Augmented Newtonian Dynamics (AND) is a modified framework for understanding the behavior of particles within classical mechanics, extending traditional Newtonian dynamics by incorporating interactions that arise from the quantum vacuum. In this theory, the vacuum is not an empty void but a dynamic medium that influences particle motion through transient fluctuations. These fluctuations, although imperceptible at macroscopic scales, result in brief yet significant interactions that modify the trajectories and stability of particles. At the core of AND is the idea that particles, while orbiting the nucleus, continuously engage in short-lived, localized interactions with the vacuum. These interactions exert forces on the particles that are strong enough to influence their motion yet occur over such brief time scales that they do not violate macroscopic conservation laws of energy and momentum. This subtle yet persistent interaction with the vacuum provides a stabilizing effect on the motion of particles, preventing phenomena such as the collapse of orbital systems or rapid energy dissipation, which would otherwise be expected in classical mechanics.
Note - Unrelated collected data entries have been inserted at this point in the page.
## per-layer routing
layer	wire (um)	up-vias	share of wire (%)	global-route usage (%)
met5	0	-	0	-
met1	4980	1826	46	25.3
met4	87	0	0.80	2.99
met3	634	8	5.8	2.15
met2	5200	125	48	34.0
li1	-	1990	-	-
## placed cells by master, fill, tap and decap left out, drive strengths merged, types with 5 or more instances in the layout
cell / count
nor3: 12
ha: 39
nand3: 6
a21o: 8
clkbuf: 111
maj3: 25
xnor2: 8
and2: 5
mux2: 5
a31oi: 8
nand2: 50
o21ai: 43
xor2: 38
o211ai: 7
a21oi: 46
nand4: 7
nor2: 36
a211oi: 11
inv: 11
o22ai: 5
### config.mk
export PLATFORM = sky130hd
export DESIGN_NAME = div
export DESIGN_NICKNAME = d
export VERILOG_FILES = /design/src/rtl/div_pkg.sv /design/src/rtl/div.sv
export SDC_FILE = /design/constraint.sdc
export NUM_CORES = 1
export LEC_CHECK = 0
export ABC_AREA = 0
export BUFFER_PORTS_ARGS = -buffer_cell sky130_fd_sc_hd__buf_2
export CAP_MARGIN = 20
export CORE_UTILIZATION = 55
export CTS_BUF_LIST = sky130_fd_sc_hd__clkbuf_2 sky130_fd_sc_hd__clkbuf_4 sky130_fd_sc_hd__clkbuf_8
export DETAILED_ROUTE_END_ITERATION = 10
export PLACE_DENSITY = 0.78
export SYNTH_ARGS = -nofsm -noshare
export SYNTH_HDL_FRONTEND = slang
export SYNTH_SLANG_ARGS = --single-unit
### constraint.sdc
create_clock -name clk -period 3.2 [get_ports clk]
set_input_delay 0.8 -clock clk [delete_from_list [all_inputs] [get_ports clk]]
set_output_delay 0.8 -clock clk [all_outputs]
set_load 0.05 [all_outputs]
### src/rtl/div_pkg.sv
// Shared types and helpers for the iterative radix-2 divider.
// State encodings, handshake levels and two's-complement magnitude helpers.
package div_pkg;

  localparam int DATA_W = 32;
  localparam int DOUBLE_W = 2 * DATA_W;
  localparam int WORK_W = DOUBLE_W + 1;
  localparam int CNT_W = 6;

  localparam logic [CNT_W-1:0] DIV_ITERS = 6'd32;

  localparam logic DIV_START = 1'b1;
  localparam logic DIV_STOP = 1'b0;
  localparam logic DIV_RESULT_READY = 1'b1;
  localparam logic DIV_RESULT_NOT_READY = 1'b0;

  typedef enum logic [1:0] {
    DIV_FREE   = 2'b00,
    DIV_BYZERO = 2'b01,
    DIV_ON     = 2'b10,
    DIV_END    = 2'b11
  } div_state_e;

  // Two's-complement negation when en is set; identity otherwise.
  function automatic logic [DATA_W-1:0] neg_if(input logic en, input logic [DATA_W-1:0] v);
    logic [DATA_W-1:0] res;
    if (en) begin
      res = ~v + {{(DATA_W-1){1'b0}}, 1'b1};
    end else begin
      res = v;
    end
    return res;
  endfunction

  // Magnitude of v, taken only for signed operation.
  function automatic logic [DATA_W-1:0] abs_if(input logic is_signed, input logic [DATA_W-1:0] v);
    return neg_if(is_signed & v[DATA_W-1], v);
  endfunction

endpackage

### src/rtl/div.sv
// Multi-cycle restoring divider for DIV/DIVU under a start/ready handshake.
// Result is {remainder, quotient}; annul_i cancels an in-flight divide.
module div
  import div_pkg::*;
(
  input  logic                clk,
  input  logic                rst,
  input  logic                signed_div_i,
  input  logic [DATA_W-1:0]   opdata1_i,
  input  logic [DATA_W-1:0]   opdata2_i,
  input  logic                start_i,
  input  logic                annul_i,
  output logic [DOUBLE_W-1:0] result_o,
  output logic                ready_o
);

  div_state_e          r_state;
  logic [CNT_W-1:0]    r_cnt;
  logic [WORK_W-1:0]   r_work;
  logic [DATA_W-1:0]   r_divisor;
  logic                r_signed;
  logic                r_sign1;
  logic                r_sign2;
  logic [DOUBLE_W-1:0] r_result;
  logic                r_ready;

  div_state_e          w_state_nxt;
  logic [CNT_W-1:0]    w_cnt_nxt;
  logic [WORK_W-1:0]   w_work_nxt;
  logic [DATA_W-1:0]   w_divisor_nxt;
  logic                w_signed_nxt;
  logic                w_sign1_nxt;
  logic                w_sign2_nxt;
  logic [DOUBLE_W-1:0] w_result_nxt;
  logic                w_ready_nxt;

  logic [DATA_W:0]     w_diff;
  logic [DATA_W-1:0]   w_quot;
  logic [DATA_W-1:0]   w_rem;

  // Datapath: trial subtraction and sign-corrected final quotient/remainder
  always_comb begin
    w_diff = {1'b0, r_work[DOUBLE_W-1:DATA_W]} - {1'b0, r_divisor};
    w_quot = neg_if(r_signed & (r_sign1 ^ r_sign2), r_work[DATA_W-1:0]);
    w_rem  = neg_if(r_signed & r_sign1, r_work[WORK_W-1:DATA_W+1]);
  end

  // Next-state and next-register logic
  always_comb begin
    w_state_nxt   = r_state;
    w_cnt_nxt     = r_cnt;
    w_work_nxt    = r_work;
    w_divisor_nxt = r_divisor;
    w_signed_nxt  = r_signed;
    w_sign1_nxt   = r_sign1;
    w_sign2_nxt   = r_sign2;
    w_result_nxt  = r_result;
    w_ready_nxt   = r_ready;
    case (r_state)
      DIV_FREE: begin
        w_ready_nxt  = DIV_RESULT_NOT_READY;
        w_result_nxt = {DOUBLE_W{1'b0}};
        if ((start_i == DIV_START) && !annul_i) begin
          if (opdata2_i == {DATA_W{1'b0}}) begin
            w_state_nxt = DIV_BYZERO;
          end else begin
            w_state_nxt   = DIV_ON;
            w_cnt_nxt     = {CNT_W{1'b0}};
            w_divisor_nxt = abs_if(signed_div_i, opdata2_i);
            w_signed_nxt  = signed_div_i;
            w_sign1_nxt   = opdata1_i[DATA_W-1];
            w_sign2_nxt   = opdata2_i[DATA_W-1];
            w_work_nxt    = {{DATA_W{1'b0}}, abs_if(signed_div_i, opdata1_i), 1'b0};
          end
        end else begin
          w_state_nxt = DIV_FREE;
        end
      end
      DIV_BYZERO: begin
        w_result_nxt = {DOUBLE_W{1'b0}};
        w_ready_nxt  = DIV_RESULT_READY;
        w_state_nxt  = DIV_END;
      end
      DIV_ON: begin
        if (annul_i) begin
          w_state_nxt  = DIV_FREE;
          w_ready_nxt  = DIV_RESULT_NOT_READY;
          w_result_nxt = {DOUBLE_W{1'b0}};
          w_work_nxt   = {WORK_W{1'b0}};
          w_cnt_nxt    = {CNT_W{1'b0}};
        end else if (r_cnt != DIV_ITERS) begin
          // A borrow means the partial remainder is smaller than the divisor
          if (w_diff[DATA_W]) begin
            w_work_nxt = {r_work[DOUBLE_W-1:0], 1'b0};
          end else begin
            w_work_nxt = {w_diff[DATA_W-1:0], r_work[DATA_W-1:0], 1'b1};
          end
          w_cnt_nxt = r_cnt + {{(CNT_W-1){1'b0}}, 1'b1};
        end else begin
          w_result_nxt = {w_rem, w_quot};
          w_ready_nxt  = DIV_RESULT_READY;
          w_state_nxt  = DIV_END;
        end
      end
      DIV_END: begin
        if (start_i == DIV_STOP) begin
          w_state_nxt  = DIV_FREE;
          w_ready_nxt  = DIV_RESULT_NOT_READY;
          w_result_nxt = {DOUBLE_W{1'b0}};
        end else begin
          w_state_nxt = DIV_END;
        end
      end
      default: begin
        w_state_nxt  = DIV_FREE;
        w_ready_nxt  = DIV_RESULT_NOT_READY;
        w_result_nxt = {DOUBLE_W{1'b0}};
      end
    endcase
  end

  // State and datapath registers
  always_ff @(posedge clk or negedge rst) begin
    if (!rst) begin
      r_state   <= DIV_FREE;
      r_cnt     <= {CNT_W{1'b0}};
      r_work    <= {WORK_W{1'b0}};
      r_divisor <= {DATA_W{1'b0}};
      r_signed  <= 1'b0;
      r_sign1   <= 1'b0;
      r_sign2   <= 1'b0;
      r_result  <= {DOUBLE_W{1'b0}};
      r_ready   <= DIV_RESULT_NOT_READY;
    end else begin
      r_state   <= w_state_nxt;
      r_cnt     <= w_cnt_nxt;
      r_work    <= w_work_nxt;
      r_divisor <= w_divisor_nxt;
      r_signed  <= w_signed_nxt;
      r_sign1   <= w_sign1_nxt;
      r_sign2   <= w_sign2_nxt;
      r_result  <= w_result_nxt;
      r_ready   <= w_ready_nxt;
    end
  end

  assign result_o = r_result;
  assign ready_o  = r_ready;

endmodule
[src/rtl/mem_read_align_buffer.sv]
// Small FIFO of pre-aligned read operands between the DCache and execute.
// Optional sign extension is enabled with MEM_READ_SIGN_EXT_EN (see mem_read_align).
module mem_read_align_buffer
  import mem_read_pkg::*;
#(
  parameter int DEPTH = DEPTH_DEFAULT
) (
  input  logic        clk,
  input  logic        reset,
  input  logic        in_valid,
  output logic        in_ready,
  input  logic [63:0] in_data,
  input  logic [2:0]  in_addr_lo,
  input  logic [1:0]  in_size,
  input  logic        in_sext,
  output logic        out_valid,
  input  logic        out_ready,
  output logic [63:0] out_data,
  output logic [2:0]  count
);

  localparam int PTR_W = $clog2(DEPTH);
  localparam logic [PTR_W-1:0] LAST_PTR   = PTR_W'(DEPTH - 1);
  localparam logic [2:0]       FULL_COUNT = 3'(DEPTH);

  logic [63:0]      mem_q [DEPTH];
  logic [PTR_W-1:0] wr_ptr_q, wr_ptr_d;
  logic [PTR_W-1:0] rd_ptr_q, rd_ptr_d;
  logic [2:0]       count_q, count_d;
  logic [63:0]      aligned;
  logic             enq;
  logic             deq;

  mem_read_align u_align (
    .data_i    (in_data),
    .addr_lo_i (in_addr_lo),
    .size_i    (in_size),
    .sext_i    (in_sext),
    .operand_o (aligned)
  );

  // Ready depends only on stored occupancy, so a full buffer never passes through.
  assign in_ready  = (count_q != FULL_COUNT);
  assign out_valid = (count_q != 3'd0);
  assign out_data  = out_valid ? mem_q[rd_ptr_q] : 64'h0;
  assign count     = count_q;

  assign enq = in_valid && in_ready;
  assign deq = out_valid && out_ready;

  always_comb begin
    wr_ptr_d = wr_ptr_q;
    rd_ptr_d = rd_ptr_q;
    count_d  = count_q;
    if (enq) begin
      wr_ptr_d = (wr_ptr_q == LAST_PTR) ? '0 : wr_ptr_q + PTR_W'(1);
    end
    if (deq) begin
      rd_ptr_d = (rd_ptr_q == LAST_PTR) ? '0 : rd_ptr_q + PTR_W'(1);
    end
    case ({enq, deq})
      2'b10:   count_d = count_q + 3'd1;
      2'b01:   count_d = count_q - 3'd1;
      default: count_d = count_q;
    endcase
  end

  always_ff @(posedge clk) begin
    if (!reset) begin
      wr_ptr_q <= '0;
      rd_ptr_q <= '0;
      count_q  <= 3'd0;
    end else begin
      wr_ptr_q <= wr_ptr_d;
      rd_ptr_q <= rd_ptr_d;
      count_q  <= count_d;
    end
  end

  // Storage is left unreset; an entry is only visible once count covers it.
  always_ff @(posedge clk) begin
    if (enq && reset) begin
      mem_q[wr_ptr_q] <= aligned;
    end
  end

endmodule

[config.mk]
export PLATFORM = sky130hd
export DESIGN_NAME = mem_read_align_buffer
export DESIGN_NICKNAME = d
export VERILOG_FILES = /design/src/rtl/mem_read_pkg.sv /design/src/rtl/mem_read_align.sv /design/src/rtl/mem_read_align_buffer.sv
export SDC_FILE = /design/constraint.sdc
export NUM_CORES = 1
export LEC_CHECK = 0
export CORE_MARGIN = 2
export CORE_UTILIZATION = 56
export DETAILED_ROUTE_END_ITERATION = 16
export HOLD_SLACK_MARGIN = 0.03
export PLACE_DENSITY_LB_ADDON = 0.1
export SLEW_MARGIN = 20
export SYNTH_ARGS = -nofsm -noshare
export SYNTH_HDL_FRONTEND = slang
export SYNTH_SLANG_ARGS = --single-unit
[constraint.sdc]
create_clock -name clk -period 14.17 [get_ports clk]
set_input_delay 4.251 -clock clk [delete_from_list [all_inputs] [get_ports clk]]
set_output_delay 4.251 -clock clk [all_outputs]
set_load 0.02 [all_outputs]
By integrating these vacuum-based forces into the classical framework, Augmented Newtonian Dynamics offers a new perspective on particle motion, one that accounts for stability in systems where classical mechanics would traditionally predict instability. The theory posits that these interactions, while small in their instantaneous effects, accumulate over time to produce stable, self-correcting dynamics for particles in various systems, leading to observable phenomena that diverge from traditional Newtonian predictions without invoking additional classical forces.